Member of the National Council
- Incumbent
- Assumed office 30 November 2015
- Constituency: Canton of Zürich

Co-Chair of the Social Democratic Party of Switzerland
- Incumbent
- Assumed office 17 October 2020 Serving with Cédric Wermuth

Personal details
- Born: Mattea Julia Meyer 9 November 1987 (age 38) Basel, Switzerland
- Domestic partner: Marco Kistler (2016–)
- Children: 2
- Alma mater: University of Zurich (BA, MA)
- Website: Official website Parliament website

= Mattea Meyer =

Swiss politician (born 1987)

Mattea Julia Meyer (/de-CH/; born 9 November 1987) is a Swiss politician who currently serves as member of the National Council for the Social Democratic Party since 2015. Concurrently she co-chairs the Social Democratic Party of Switzerland together with Cédric Wermuth.
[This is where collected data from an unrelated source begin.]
Background: an optimization exercise with open tools, aiming at small area, a short achievable clock period and few clock cycles. Do not read the settings as production practice. Function was not checked in any run shown here: the RTL went through the layout flow alone. Power and IR drop assume default switching activity.

--- flow/config.mk ---
export PLATFORM = sky130hd
export DESIGN_NAME = LASER
export DESIGN_NICKNAME = LASER
export VERILOG_FILES = /design/flow/design.v
export SDC_FILE = /design/flow/constraint.sdc
export NUM_CORES = 4
export LEC_CHECK = 0
export CAP_MARGIN = 20
export CORE_MARGIN = 2
export CORE_UTILIZATION = 40
export SETUP_SLACK_MARGIN = 3.3
export SLEW_MARGIN = 20
--- flow/constraint.sdc ---
create_clock -name core_clock -period 6.0 [get_ports {CLK}]
set_input_delay 1.2000 -clock core_clock [delete_from_list [all_inputs] [get_ports {CLK}]]
set_output_delay 1.2000 -clock core_clock [all_outputs]
set_load 0.01 [all_outputs]
--- flow/design.v ---
module LASER(CLK, RST, X, Y, C1X, C1Y, C2X, C2Y, DONE);
input CLK, RST;
input [3:0] X, Y;
output reg DONE;
output [3:0] C1X, C1Y, C2X, C2Y;
reg rq;
reg [3:0] xq;
reg [5:0] t;
reg [2:0] ph;
reg [15:0] m0;
reg [15:0] m2;
reg [15:0] m3;
reg [15:0] m4;
reg [15:0] m5;
reg [15:0] m6;
reg [15:0] m7;
reg [15:0] m8;
reg [15:0] m9;
reg [15:0] m10;
reg [15:0] m11;
reg [15:0] m12;
reg [15:0] m13;
reg [15:0] m14;
reg we, keep, upd, first2, upd1, clr;
reg [3:0] yo;    
reg [24:0] mk;   
wire [5:0] tn = rq ? 6'd0 : (t == 6'd59) ? 6'd0 : t + 6'd1;
wire [2:0] phn = rq ? 3'd0 : ph + 3'd1;
wire pn = (tn >= 6'd49);
wire [15:0] pdec = we ? (16'd1 << yo) : 16'd0;
always @(posedge CLK) begin
  rq <= RST;
  xq <= X;
  yo <= Y - {ph, 1'b0} - 4'd4;
  t <= tn;
  ph <= phn;
  we     <= ~RST & (tn >= 6'd1) & (tn <= 6'd40);
  keep   <= ~RST & (tn >= 6'd1) & (tn <= 6'd55);
  upd    <= ~RST & (tn >= 6'd43) & (tn <= 6'd58);
  upd1   <= (tn <= 6'd50);
  first2 <= (tn == 6'd51);
  clr    <= RST | (tn == 6'd0);
  mk[0] <= pn ? 8'b00000000 >> phn : 8'b00111111 >> phn;
  mk[1] <= pn ? 8'b00000001 >> phn : 8'b00111111 >> phn;
  mk[2] <= pn ? 8'b00001001 >> phn : 8'b00111111 >> phn;
  mk[3] <= pn ? 8'b00010100 >> phn : 8'b00111111 >> phn;
  mk[4] <= pn ? 8'b00100010 >> phn : 8'b00111111 >> phn;
  mk[5] <= pn ? 8'b00000000 >> phn : 8'b01111111 >> phn;
  mk[6] <= pn ? 8'b00000010 >> phn : 8'b01111111 >> phn;
  mk[7] <= pn ? 8'b00000011 >> phn : 8'b01111111 >> phn;
  mk[8] <= pn ? 8'b00000100 >> phn : 8'b01111111 >> phn;
  mk[9] <= pn ? 8'b00010011 >> phn : 8'b01111111 >> phn;
  mk[10] <= pn ? 8'b00010100 >> phn : 8'b01111111 >> phn;
  mk[11] <= pn ? 8'b00101000 >> phn : 8'b01111111 >> phn;
  mk[12] <= pn ? 8'b01000000 >> phn : 8'b01111111 >> phn;
  mk[13] <= pn ? 8'b01000100 >> phn : 8'b01111111 >> phn;
  mk[14] <= pn ? 8'b01001000 >> phn : 8'b01111111 >> phn;
  mk[15] <= pn ? 8'b00000000 >> phn : 8'b11111111 >> phn;
  mk[16] <= pn ? 8'b00000101 >> phn : 8'b11111111 >> phn;
  mk[17] <= pn ? 8'b00000111 >> phn : 8'b11111111 >> phn;
  mk[18] <= pn ? 8'b00001000 >> phn : 8'b11111111 >> phn;
  mk[19] <= pn ? 8'b00100111 >> phn : 8'b11111111 >> phn;
  mk[20] <= pn ? 8'b00101000 >> phn : 8'b11111111 >> phn;
  mk[21] <= pn ? 8'b01010000 >> phn : 8'b11111111 >> phn;
  mk[22] <= pn ? 8'b10000000 >> phn : 8'b11111111 >> phn;
  mk[23] <= pn ? 8'b10001000 >> phn : 8'b11111111 >> phn;
  mk[24] <= pn ? 8'b10010000 >> phn : 8'b11111111 >> phn;
end
always @(posedge CLK) m0 <= (keep ? {m0[1:0], m0[15:2]} : 16'd0) | ((xq == 4'd0) ? pdec : 16'd0);
always @(posedge CLK) m2 <= (keep ? {m2[1:0], m2[15:2]} : 16'd0) | ((xq == 4'd2) ? pdec : 16'd0);
always @(posedge CLK) m3 <= (keep ? {m3[1:0], m3[15:2]} : 16'd0) | ((xq == 4'd3) ? pdec : 16'd0);
always @(posedge CLK) m4 <= (keep ? {m4[1:0], m4[15:2]} : 16'd0) | ((xq == 4'd4) ? pdec : 16'd0);
always @(posedge CLK) m5 <= (keep ? {m5[1:0], m5[15:2]} : 16'd0) | ((xq == 4'd5) ? pdec : 16'd0);
always @(posedge CLK) m6 <= (keep ? {m6[1:0], m6[15:2]} : 16'd0) | ((xq == 4'd6) ? pdec : 16'd0);
always @(posedge CLK) m7 <= (keep ? {m7[1:0], m7[15:2]} : 16'd0) | ((xq == 4'd7) ? pdec : 16'd0);
always @(posedge CLK) m8 <= (keep ? {m8[1:0], m8[15:2]} : 16'd0) | ((xq == 4'd8) ? pdec : 16'd0);
always @(posedge CLK) m9 <= (keep ? {m9[1:0], m9[15:2]} : 16'd0) | ((xq == 4'd9) ? pdec : 16'd0);
always @(posedge CLK) m10 <= (keep ? {m10[1:0], m10[15:2]} : 16'd0) | ((xq == 4'd10) ? pdec : 16'd0);
always @(posedge CLK) m11 <= (keep ? {m11[1:0], m11[15:2]} : 16'd0) | ((xq == 4'd11) ? pdec : 16'd0);
always @(posedge CLK) m12 <= (keep ? {m12[1:0], m12[15:2]} : 16'd0) | ((xq == 4'd12) ? pdec : 16'd0);
always @(posedge CLK) m13 <= (keep ? {m13[1:0], m13[15:2]} : 16'd0) | ((xq == 4'd13) ? pdec : 16'd0);
always @(posedge CLK) m14 <= (keep ? {m14[1:0], m14[15:2]} : 16'd0) | ((xq == 4'd14) ? pdec : 16'd0);
wire w0_0 = m0[0] & mk[16];
wire w0_1 = m0[1] & mk[22];
wire w0_2 = m0[2] & mk[6];
wire w0_3 = m0[3] & mk[12];
wire w0_4 = m0[4] & mk[1];
wire w2_0 = m2[0] & mk[23];
wire w2_1 = m2[1] & mk[21];
wire w2_2 = m2[2] & mk[13];
wire w2_3 = m2[3] & mk[11];
wire w2_4 = m2[4] & mk[4];
wire w3_0 = m3[0] & mk[23];
wire w3_1 = m3[1] & mk[21];
wire w3_2 = m3[2] & mk[13];
wire w3_3 = m3[3] & mk[11];
wire w3_4 = m3[4] & mk[4];
wire w4_0 = m4[0] & mk[15];
wire w4_1 = m4[1] & mk[21];
wire w4_2 = m4[2] & mk[5];
wire w4_3 = m4[3] & mk[11];
wire w4_4 = m4[4] & mk[0];
wire w5_0 = m5[0] & mk[23];
wire w5_1 = m5[1] & mk[21];
wire w5_2 = m5[2] & mk[13];
wire w5_3 = m5[3] & mk[11];
wire w5_4 = m5[4] & mk[4];
wire w6_0 = m6[0] & mk[23];
wire w6_1 = m6[1] & mk[21];
wire w6_2 = m6[2] & mk[13];
wire w6_3 = m6[3] & mk[11];
wire w6_4 = m6[4] & mk[4];
wire w7_0 = m7[0] & mk[23];
wire w7_1 = m7[1] & mk[24];
wire w7_2 = m7[2] & mk[13];
wire w7_3 = m7[3] & mk[14];
wire w7_4 = m7[4] & mk[4];
wire w8_0 = m8[0] & mk[16];
wire w8_1 = m8[1] & mk[22];
wire w8_2 = m8[2] & mk[6];
wire w8_3 = m8[3] & mk[12];
wire w8_4 = m8[4] & mk[1];
wire w9_0 = m9[0] & mk[19];
wire w9_1 = m9[1] & mk[18];
wire w9_2 = m9[2] & mk[9];
wire w9_3 = m9[3] & mk[8];
wire w9_4 = m9[4] & mk[2];
wire w10_0 = m10[0] & mk[15];
wire w10_1 = m10[1] & mk[20];
wire w10_2 = m10[2] & mk[5];
wire w10_3 = m10[3] & mk[10];
wire w10_4 = m10[4] & mk[0];
wire w11_0 = m11[0] & mk[21];
wire w11_1 = m11[1] & mk[17];
wire w11_2 = m11[2] & mk[11];
wire w11_3 = m11[3] & mk[7];
wire w11_4 = m11[4] & mk[3];
wire w12_0 = m12[0] & mk[15];
wire w12_1 = m12[1] & mk[21];
wire w12_2 = m12[2] & mk[5];
wire w12_3 = m12[3] & mk[11];
wire w12_4 = m12[4] & mk[0];
wire w13_0 = m13[0] & mk[19];
wire w13_1 = m13[1] & mk[22];
wire w13_2 = m13[2] & mk[9];
wire w13_3 = m13[3] & mk[12];
wire w13_4 = m13[4] & mk[2];
wire w14_0 = m14[0] & mk[15];
wire w14_1 = m14[1] & mk[20];
wire w14_2 = m14[2] & mk[5];
wire w14_3 = m14[3] & mk[10];
wire w14_4 = m14[4] & mk[0];
reg [2:0] c0s; reg c00, c04;
reg [3:0] qa0, qb0;
reg [3:0] qa1, qb1;
reg [3:0] qa2, qb2;
reg [3:0] qa3, qb3;
reg [3:0] qa4, qb4;
reg [3:0] qa5, qb5;
reg [3:0] qa6, qb6;
reg [2:0] row1, row2;
always @(posedge CLK) begin
  row1 <= ph;
  c0s <= {2'd0, w0_0} + {2'd0, w0_1} + {2'd0, w0_2} + {2'd0, w0_3};
  c00 <= w0_0; c04 <= w0_4;
  qa0 <= {3'd0, w2_0} + {3'd0, w2_1} + {3'd0, w2_2} + {3'd0, w2_3} + {3'd0, w2_4} + {3'd0, w3_0} + {3'd0, w3_1} + {3'd0, w3_2} + {3'd0, w3_3};
  qb0 <= {3'd0, w4_0} + {3'd0, w4_1} + {3'd0, w4_2} + {3'd0, w4_3} + {3'd0, w5_0} + {3'd0, w5_1} + {3'd0, w5_2};
  qa1 <= {3'd0, w4_0} + {3'd0, w4_1} + {3'd0, w4_2} + {3'd0, w4_3} + {3'd0, w4_4} + {3'd0, w5_0} + {3'd0, w5_1} + {3'd0, w5_2} + {3'd0, w5_3};
  qb1 <= {3'd0, w6_0} + {3'd0, w6_1} + {3'd0, w6_2} + {3'd0, w6_3} + {3'd0, w7_0} + {3'd0, w7_1} + {3'd0, w7_2};
  qa2 <= {3'd0, w6_0} + {3'd0, w6_1} + {3'd0, w6_2} + {3'd0, w6_3} + {3'd0, w6_4} + {3'd0, w7_0} + {3'd0, w7_1} + {3'd0, w7_2} + {3'd0, w7_3};
  qb2 <= {3'd0, w8_0} + {3'd0, w8_1} + {3'd0, w8_2} + {3'd0, w8_3} + {3'd0, w9_0} + {3'd0, w9_1} + {3'd0, w9_2};
  qa3 <= {3'd0, w8_0} + {3'd0, w8_1} + {3'd0, w8_2} + {3'd0, w8_3} + {3'd0, w8_4} + {3'd0, w9_0} + {3'd0, w9_1} + {3'd0, w9_2} + {3'd0, w9_3};
  qb3 <= {3'd0, w10_0} + {3'd0, w10_1} + {3'd0, w10_2} + {3'd0, w10_3} + {3'd0, w11_0} + {3'd0, w11_1} + {3'd0, w11_2};
  qa4 <= {3'd0, w10_0} + {3'd0, w10_1} + {3'd0, w10_2} + {3'd0, w10_3} + {3'd0, w10_4} + {3'd0, w11_0} + {3'd0, w11_1} + {3'd0, w11_2} + {3'd0, w11_3};
  qb4 <= {3'd0, w12_0} + {3'd0, w12_1} + {3'd0, w12_2} + {3'd0, w12_3} + {3'd0, w13_0} + {3'd0, w13_1} + {3'd0, w13_2};
  qa5 <= {3'd0, w12_0} + {3'd0, w12_1} + {3'd0, w12_2} + {3'd0, w12_3} + {3'd0, w12_4} + {3'd0, w13_0} + {3'd0, w13_1} + {3'd0, w13_2} + {3'd0, w13_3};
  qb5 <= {3'd0, w14_0} + {3'd0, w14_1} + {3'd0, w14_2} + {3'd0, w14_3};
  qa6 <= {3'd0, w14_0} + {3'd0, w14_1} + {3'd0, w14_2} + {3'd0, w14_3} + {3'd0, w14_4};
  qb6 <= 4'd0;
end
reg [4:0] sc [0:6];
always @(posedge CLK) begin
  row2 <= row1;
  sc[0] <= {1'd0, qa0} + {1'd0, qb0} + {2'd0, c0s};
  sc[1] <= {1'd0, qa1} + {1'd0, qb1} + {4'd0, c00} + {4'd0, c04};
  sc[2] <= {1'd0, qa2} + {1'd0, qb2} + {2'd0, c0s} + {4'd0, c04};
  sc[3] <= {1'd0, qa3} + {1'd0, qb3} + {2'd0, c0s} + {4'd0, c04};
  sc[4] <= {1'd0, qa4} + {1'd0, qb4} + {2'd0, c0s} + {4'd0, c04};
  sc[5] <= {1'd0, qa5} + {1'd0, qb5} + {4'd0, c00} + {4'd0, c04};
  sc[6] <= {1'd0, qa6} + {1'd0, qb6} + {2'd0, c0s};
end
reg [4:0] bs;
reg [2:0] bx, br, b1x, b1r;
wire [4:0] bse = first2 ? 5'd0 : bs;
wire [2:0] bre = first2 ? 3'd0 : br;
wire early = row2 < bre;
function gt5(input [4:0] a, input [4:0] b);
  reg [4:0] e;
  begin
    e = a ~^ b;
    gt5 = (a[4] & ~b[4]) | (e[4] & a[3] & ~b[3]) | (e[4] & e[3] & a[2] & ~b[2]) |
          (e[4] & e[3] & e[2] & a[1] & ~b[1]) | (e[4] & e[3] & e[2] & e[1] & a[0] & ~b[0]);
  end
endfunction
reg [6:0] win;
integer i, j;
always @(*) begin
  for (i = 0; i < 7; i = i + 1) begin
    win[i] = early ? ~gt5(bse, sc[i]) : gt5(sc[i], bse);
    for (j = 0; j < 7; j = j + 1)
      if (j < i) win[i] = win[i] & gt5(sc[i], sc[j]);
      else if (j > i) win[i] = win[i] & ~gt5(sc[j], sc[i]);
  end
end
reg [4:0] ws;
always @(*) begin
  ws = 5'd0;
  for (i = 0; i < 7; i = i + 1) ws = ws | (win[i] ? sc[i] : 5'd0);
end
wire [2:0] wx = {win[3] | win[4] | win[5] | win[6], win[1] | win[2] | win[5] | win[6],
                 win[0] | win[2] | win[4] | win[6]};
wire any = |win;
always @(posedge CLK) begin
  if (clr) begin
    bs <= 5'd0; bx <= 3'd0; br <= 3'd0; b1x <= 3'd0; b1r <= 3'd0;
  end else if (upd & (any | first2)) begin
    bs <= ws;
    bx <= any ? wx : 3'd0;
    br <= any ? row2 : 3'd0;
    if (upd1) begin b1x <= wx; b1r <= row2; end
  end
  DONE <= ~rq & (t == 6'd58);
end
assign C1X = {b1x, 1'b0};
assign C1Y = {b1r, 1'b0};
assign C2X = {bx, 1'b0};
assign C2Y = {br, 1'b0};
endmodule
--- flow/run.sh ---
#!/bin/bash
# synth_recipe.tcl (not shown) runs the flow's synth.tcl, then flattens the netlist and writes it again
# the make line also repeats each setting of config.mk as NAME=value (left out here)
make -C /OpenROAD-flow-scripts/flow DESIGN_CONFIG=/design/flow/config.mk WORK_HOME=/design/flow/orfs CLKGATE_MAP_FILE= SYNTH_SCRIPT=/design/flow/synth_recipe.tcl finish
==> results.yml, run 1 <==
run_status:
  outcome: "timing/DRC/antenna clean"
floorplanning:
  die_area_mm2: 0.0481
  die_h_um: 219
  coreArea_mm2: 0.0456
  die_x_um: 219
  top_level_ports: 27
  start_util: 0.407
  num_rows: 78
global_routing:
  overflow: 0
  grt_max_degree: 225
  grt_pass1_wl_mm: 79.1
  grt_use_total: 0.213
  grt_antenna_before_repair: 0
  grt_pass1_vias: 13900
run:
  cap_violations: 0
worst_setup_path:
  r2r_slack_ns: 2.89
  critical_path.max_fanout: 6
  start_kind: "flop"
  cp_common_cell: "buf_4"
  critPathKind: "reg -> reg"
  setup.worst_path.end_class: "flop"
  worstSetupStartpoint: "first2"
  slowest_delay_ns: 0.49
  slowest_stage: "or4b_4"
  cp_data_arrival_time_ns: 3.56
  reg2reg_from: "first2"
  crit_chain: "buf_6, nand2b_4, ha_4, or4b_4, a21oi_4, buf_8, buf_4, buf_4, nor2_1, a22oi_2, a32o_2, nor2_4, a31o_4, clkbuf_16, a31o_1"
  required_ns: 6.45
layout:
  register_area_mm2: 0.00781
  fillCellCount: 4254
  multi_input_area_mm2: 0.0101
  final_cells: 2543
  num_antenna_cells: 0
  finalNetCount: 2112
  drive_above_1_share: 0.163
  post-route-util: 0.473
  area_growth_pct: 16.3
sta:
  tightest_slew_ns: 1.08
  finalWorstSetupSlack_ns: 2.89
  setup_viol_count_final: 0
  fin_crit_sh: 0.518
  grt_setup_unrepaired: "true"
  max_freq_ghz: 0.322
  tns_ns: 0
  relSlewSlack: 0.281
  finalHoldViolations: 0
  slew_viol_final: 0
  fin_crit_ns: 3.11
  skew_ns: 0.0291
  hold-worst-slack_ns: 0.351
routing:
  top_layer_used: "met4"
  dr.pass1.iters: 6
  wl_met1_mm: 22.2
  dr_wl_met2_mm: 24.0
  avgRoutedWirePerCell_um: 20.2
  via_per_inst: 5.48
  dr_wl_met3_mm: 2.62
  drtIter0Drc: 883
  drc: 0
  vias: 13900
  detail-route-antenna-nets: 0
  routed_wl_mm: 51.2
yosys:
  postSynthRegisterBits: 386
  ys_seq_area_frac: 0.417
  synth_edf_count: 0
  syn_area_per_cell_um2: 9.89
  yosysMostFrequentCell: "dfxtp_1"
  synthTopCellsByCount: "dfxtp_1 (386), inv_1 (170), a22o_1 (157)"
  yosys.area.top_type_share: 0.417
  synthesis.area_mm2: 0.0185
  synth_warnings: 2
  async_flop_share: 0
  yosys.cell_types.count: 97
  syn_inst: 1874
  synthFlopType: "dfxtp_1"
  synth_top_cell_by_area: "dfxtp_1"
  synthTopCellsByArea: "dfxtp_1 (42%), ha_1 (8.4%), a22o_1 (7.4%)"
power:
  peakVddDrop_v: 0.000251
  p_sw_mw: 1.31
  p_leak_nw: 9.10
  p_comb_frac: 0.069
  power_density_mw_per_mm2: 256
  clockPowerShare: 0.454
  pwr-share-seq: 0.477
  power.internal_mw: 4.21
  switching_share: 0.238
place:
  gp_congestion: 0.990
  hpwl_mm: 36.1
  place_worst_setup_slack_ns: 2.40
  port_buffers: 22
  place_inst: 2411
min_path:
  hp-class: "reg -> reg"
  hold_start: "row1[1]"
cts:
  cts_root_buf: "clkbuf_16"
  ctsHoldBuffers: 0
  path_clk_slew_ns: 0.06
  insertion_delay_ns: 0.57
  htreeDepth: 2
  cts_tree: "done"
  numCtsBuffers: 42
  clk_path_buf_depth: 3
  cts.sinks: 386
[cell type report]
class / count / share of cell area
Clock inverter: 8 / 0.00476
Tap cell: 600 / 0.0348
Multi-Input combinational cell: 1206 / 0.466
Clock buffer: 66 / 0.0581
Inverter: 180 / 0.0323
Sequential cell: 386 / 0.362
Timing Repair Buffer: 97 / 0.0417
[logic make-up after synthesis]
kind of cell / count (synthesis) / share of synthesized area
AO/OA/AOI/OAI: 509 / 0.206
AND/OR/NAND/NOR: 439 / 0.125
flip-flops: 386 / 0.417
buffers and inverters: 285 / 0.0658
adder cells (fa/ha/maj): 194 / 0.157
XOR/XNOR: 48 / 0.0227
multiplexers: 12 / 0.00709
other: 1 / 0.000202
[layer usage]
layer	vias up	track usage
li1	6625	-
met1	6721	0.268
met2	445	0.354
met3	138	0.0356
met4	0	0.102
met5	-	0
[worst paths after layout]
kind	to	depth (start not counted)
setup reg to reg	bx[1]	15
hold reg to reg	row2[1]	0
hold / removal	row2[1]	0
setup / recovery	bx[1]	15
[timing repair]
item | in CTS | in global routing
setup buffers | 38 | 18
cloned | 0 | 1
pin swaps | 38 | 38
endpoints found under the setup margin | 45 | 41
gates resized for setup | 126 | 29
endpoints found under the hold margin | 0 | 0
[registers in the layout, summed over array words and instances, names as in the netlist, 5 cells and up]
register / count
m5: 16
m10: 16
mk: 23
m14: 16
t: 6
bs: 5
sc: 35
m4: 16
m6: 16
m7: 16
m3: 16
m13: 16
m9: 16
m12: 16
m0: 16
m2: 16
m11: 16
m8: 16
[power by group through the flow]
stage / logic (mW) / registers [mW] / clock network, mW
2_1_floorplan: 0.247 / 2.67 / 0
3_3_place_gp: 0.329 / 2.69 / 0
3_5_place_dp: 0.329 / 2.69 / 0
4_1_cts: 0.360 / 2.63 / 2.56
5_1_grt: 0.408 / 2.64 / 2.67
6_report: 0.379 / 2.63 / 2.51
[through the flow]
stage / instance area [um^2] / power [mW]
3_3_place_gp: 19200 / 3.02
5_1_grt: 21600 / 5.72
6_report: 21600 / 5.52
4_1_cts: 21300 / 5.56
2_1_floorplan: 18600 / 2.91
3_5_place_dp: 19200 / 3.02
[placed cells by master, fill, tap and decap left out, types with 10 or more instances in the layout]
master	instances
o22ai_1	20
inv_2	22
nor2b_1	47
fa_1	51
and2_1	33
a221o_1	13
and2_4	12
nand2_1	153
buf_6	10
dfxtp_1	344
nand3_1	14
a21oi_1	53
clkbuf_16	45
a32o_1	12
fa_2	14
a31oi_1	12
o211ai_1	15
o21ai_0	91
nand2b_1	40
a22o_1	157
clkdlybuf4s50_1	19
dfxtp_2	31
inv_1	149
clkbuf_1	15
nor2_1	57
a21o_1	24
ha_1	107
dfxtp_4	11
a22oi_1	10
buf_4	58
xnor2_1	38
[critical path: cells and delay by family (launching register included)]
kind	cells	cell delay (ns)
compound gates	5	1.06
fa+ha+maj	1	0.15
buf+inv	5	0.65
flops	1	0.36
simple gates	4	0.75
==> inputs of run 2 (changes only) <==
--- a/flow/config.mk
+++ b/flow/config.mk
@@ -8,5 +8,4 @@
 export CAP_MARGIN = 20
 export CORE_MARGIN = 2
 export CORE_UTILIZATION = 40
-export SETUP_SLACK_MARGIN = 3.3
 export SLEW_MARGIN = 20
==> results.yml, run 2 <==
routing:
  dr.pass1.iters: 7
  vias: 13500
  routed_wl_mm: 48.7
  avgRoutedWirePerCell_um: 19.7
  detail-route-antenna-nets: 0
  drtIter0Drc: 1103
  via_per_inst: 5.43
  drc: 0
power:
  power.internal_mw: 4.05
  finalPower_mw: 5.33
  switching_share: 0.242
  p_leak_nw: 8.65
  clockPowerShare: 0.443
  power_density_mw_per_mm2: 261
  p_sw_mw: 1.29
  pwr-share-seq: 0.496
  p_comb_frac: 0.062
  peakVddDrop_v: 0.000329
place:
  postPlaceCellArea_mm2: 0.0191
  port_buffers: 22
  gp_congestion: 0.984
  place_worst_setup_slack_ns: 2.08
  hpwl_mm: 35.5
worst_setup_path:
  r2r_slack_ns: 2.04
  setup.worst_path.end_class: "flop"
  critical_path.max_fanout: 17
  start_kind: "flop"
  cp_data_arrival_time_ns: 4.40
  required_ns: 6.44
  critPathKind: "reg -> reg"
yosys:
  synth_warnings: 2
  yosys.cell_types.count: 97
  syn_area_per_cell_um2: 9.89
  synth_edf_count: 0
  synthFlopType: "dfxtp_1"
  synthTopCellsByCount: "dfxtp_1 (386), inv_1 (170), a22o_1 (157)"
  postSynthRegisterBits: 386
  ys_seq_area_frac: 0.417
  syn_inst: 1874
  yosys.area.top_type_share: 0.417
  synth_top_cell_by_area: "dfxtp_1"
  synthesis.area_mm2: 0.0185
  synthTopCellsByArea: "dfxtp_1 (42%), ha_1 (8.4%), a22o_1 (7.4%)"
  async_flop_share: 0
  yosysMostFrequentCell: "dfxtp_1"
layout:
  final_cell_area_mm2: 0.0204
  num_antenna_cells: 0
  area_growth_pct: 10.2
  largest_reg_flops: 35
  multi_input_area_mm2: 0.00966
  mostFrequentLayoutCells: "dfxtp_1 (385), inv_1 (170), a22o_1 (157), nand2_1 (153), ha_1 (124)"
  drive_above_1_share: 0.0660
  fillCellCount: 4348
  top_regs: "sc: 35 flops, mk: 23 flops"
  post-route-util: 0.448
  largest-register: "sc"
  register_area_mm2: 0.00773
  final_common_cell: "dfxtp_1"
  finalNetCount: 2053
sta:
  finalHoldViolations: 0
  max_freq_ghz: 0.252
  tightest_slew_ns: 1.10
  fin_crit_ns: 3.96
  relSlewSlack: 0.265
  finalWorstSetupSlack_ns: 2.04
  fin_crit_sh: 0.661
  grt_setup_unrepaired: "false"
  slew_viol_final: 0
  skew_ns: 0.0342
  tns_ns: 0
  setup_viol_count_final: 0
run_status:
  outcome: "timing/DRC/antenna clean"
cts:
  cts_tree: "done"
  ctsResizeCount: 0
  clk_path_buf_depth: 3
  htreeDepth: 2
  ctsHoldBuffers: 0
  cts.sinks: 386
  cts_setup_buffers: 0
  path_clk_slew_ns: 0.06
  insertion_delay_ns: 0.57
  cts_root_buf: "clkbuf_16"
  numCtsBuffers: 41
floorplanning:
  num_rows: 78
  coreArea_mm2: 0.0456
  die_h_um: 219
  die_area_mm2: 0.0481
  start_util: 0.407
  top_level_ports: 27
  die_x_um: 219
global_routing:
  grt_use_total: 0.205
  overflow: 0
  grt_antenna_before_repair: 0
  grt_max_degree: 105
  grt_pass1_wl_mm: 76.6
  grt_pass1_vias: 13400
min_path:
  hp-class: "reg -> reg"
run:
  cap_violations: 0
## run 2: routing by layer
metal / wire, um / GRT usage / vias up / share of wire
met5: 0 / 0 / - / 0
met4: 2040 / 0.0926 / 0 / 0.042
met3: 2210 / 0.0280 / 105 / 0.045
met2: 22600 / 0.342 / 374 / 0.46
met1: 21900 / 0.263 / 6467 / 0.45
li1: - / - / 6504 / -
## run 2: cell type report
type / instances / area share
sequential: 386 / 0.378
inverter: 180 / 0.0331
clock inverter: 9 / 0.00392
timing repair buffer: 39 / 0.0182
clock buffer: 59 / 0.0570
multi-input combinational: 1206 / 0.473
tap: 600 / 0.0367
Previously, Meyer served on the Cantonal Council of Zürich from 2011 to 2015.

== Early life and education ==
Meyer was born 9 November 1987 in Basel, Switzerland to an agricultural engineer father and a kindergarten teacher mother. She was raised, together with her sister and brother, in Rothenfluh and Winterthur.

She studied history, geography and political science at the University of Zurich between 2007 and 2015. She obtained a MSc in Human and Economic Geography from the University of Zurich in 2015. During her studies, she stayed for one semester at the University of Aix-Marseille where she experienced protests by the professors and students of the University.

== Political career ==
From 2009 to 2013 she was Vice-President of the Young Socialists of Switzerland. From 2011 to 2015 she was a member of the Grand Council of the Canton of Zurich. In 2015 she was re-elected in her constituency with the best result of her party, but in April 2015, the cantonal party nominated her as a candidate for the 2015 National Council elections. Since the 30 November 2015, she represents the SP in the National Council of Switzerland and resigned as a cantonal councilor. In her first legislature in the National Council she was a member of the Finance Commission and the Immunity Commission of the National Council. In the parliamentary elections in 2019, Meyer was re-elected as a national councilor. In her second legislature she took a seat in the commission for health and social security (SGK) and remained in the immunity commission. In December 2019 Meyer announced that together with Cédric Wermuth, she would be a candidate for the presidency of the SP Switzerland. Succeeding Christian Levrat, they were elected on 17 October 2020.

=== Political positions ===
Meyer is part of the party's majority anti-capitalist and left wing, with the PS representing a more left-wing social democracy when compared to other European social-democratic sister parties. She promotes a welcoming approach towards the asylum seekers which she sees as a normal answer for a country which exports weapons to war zones. During the COVID-19 pandemic she demanded that the Federal and Cantonal (provincial) Governments announce their measures in a coordinated manner. She defends the liberty of expression and assumed a godparenthood of the Belarusian political activist Anastasiya Mirontsava.

== Personal life ==
Mattea Meyer is the partner of fellow SP politician Marco Kistler. The couple have two children, a daughter born in 2017 and in 2021.